UofL pulmonologists treat first local patient in COPD clinical trial
Physicians from the University of Louisville are the first in Kentucky to perform an investigational procedure designed to help patients with chronic obstructive pulmonary disease, or COPD. The procedure, known as targeted lung denervation (TLD), may provide an additional treatment option for patients suffering from frequent COPD flare-ups, or lung attacks.
COPD causes restricted airflow from the lungs, resulting in breathing difficulty, cough, mucus production and wheezing. TLD involves the removal of tissue in the lungs that may be making symptoms worse. Performed via bronchoscopy, the procedure is designed to disrupt pulmonary nerve reflexes, which may have the potential to reduce COPD exacerbations.
AIRFLOW-3, a phase 3 clinical trial sponsored by Nuvaira, is enrolling patients with moderate-to-severe COPD, high symptom burden and a history of COPD exacerbations, including increased coughing, wheezing and breathing distress, to evaluate the safety and effectiveness of TLD.
Umair A. Gauhar, M.D., associate professor at the UofL School of Medicine, led a medical team in the Division of Pulmonology that successfully treated a COPD patient with TLD therapy in one-hour-long outpatient procedure at UofL Health – UofL Hospital. The patient returned home the same day.
“Many of our COPD patients experience exacerbations which cannot be controlled with their inhaler medications,” Gauhar said. “As a pulmonary community, we need to embrace the development of interventional therapies which may stabilize COPD patients and help reduce their risk of exacerbation. Based on the existing evidence, we are enthusiastic about the potential of TLD to meet a true unmet medical need and are proud to have treated our first patient in the AIRFLOW-3 clinical trial.”
Debbie Sowers, a 58-year-old resident of Madison, Ind., said she participated in the trial at UofL to help develop better treatments for COPD.
“I participated to help everybody that has COPD and to try to better my breathing,” Sowers said. “There need to be more studies on COPD because it is a really bad disease. It stops your life.”
UofL is the only center in Kentucky enrolling COPD patients for AIRFLOW-3 and is one of up to 25 centers across the United States enrolling patients in the trial.
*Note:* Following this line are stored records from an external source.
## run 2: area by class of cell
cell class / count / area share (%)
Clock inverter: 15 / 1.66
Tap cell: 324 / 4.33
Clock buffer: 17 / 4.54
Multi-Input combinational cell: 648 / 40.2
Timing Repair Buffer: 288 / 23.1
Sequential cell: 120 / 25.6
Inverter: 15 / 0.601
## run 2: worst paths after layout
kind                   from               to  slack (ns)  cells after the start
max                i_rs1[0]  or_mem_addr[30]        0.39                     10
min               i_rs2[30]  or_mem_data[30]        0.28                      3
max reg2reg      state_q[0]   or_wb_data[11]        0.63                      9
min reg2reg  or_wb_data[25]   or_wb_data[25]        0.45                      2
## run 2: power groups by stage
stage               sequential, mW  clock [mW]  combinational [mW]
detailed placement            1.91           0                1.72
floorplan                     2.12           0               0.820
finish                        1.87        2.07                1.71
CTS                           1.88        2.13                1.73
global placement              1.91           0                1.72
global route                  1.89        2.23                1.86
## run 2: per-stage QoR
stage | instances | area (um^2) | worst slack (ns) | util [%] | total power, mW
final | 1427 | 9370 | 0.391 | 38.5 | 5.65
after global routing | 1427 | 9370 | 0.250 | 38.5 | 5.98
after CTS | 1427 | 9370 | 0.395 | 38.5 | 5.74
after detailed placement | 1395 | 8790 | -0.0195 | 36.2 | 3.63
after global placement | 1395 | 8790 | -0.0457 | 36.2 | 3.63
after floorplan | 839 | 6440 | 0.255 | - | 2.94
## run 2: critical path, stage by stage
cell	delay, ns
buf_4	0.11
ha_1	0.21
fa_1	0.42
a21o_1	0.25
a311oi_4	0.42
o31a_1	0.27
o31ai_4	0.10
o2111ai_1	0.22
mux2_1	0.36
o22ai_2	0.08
Nuvaira is headquartered in Minneapolis, Minn. The company’s proprietary Nuvaira® Lung Denervation System addresses airway hyper-responsiveness, a pathophysiologic underpinning of both COPD and asthma, with TLD therapy. The Nuvaira Lung Denervation System is an investigational device in the United States and has CE mark approval in the European Economic Area (EEA). Nuvaira has completed and published four clinical studies, including AIRFLOW-2, a randomized, sham-controlled, double-blind, multicenter clinical trial.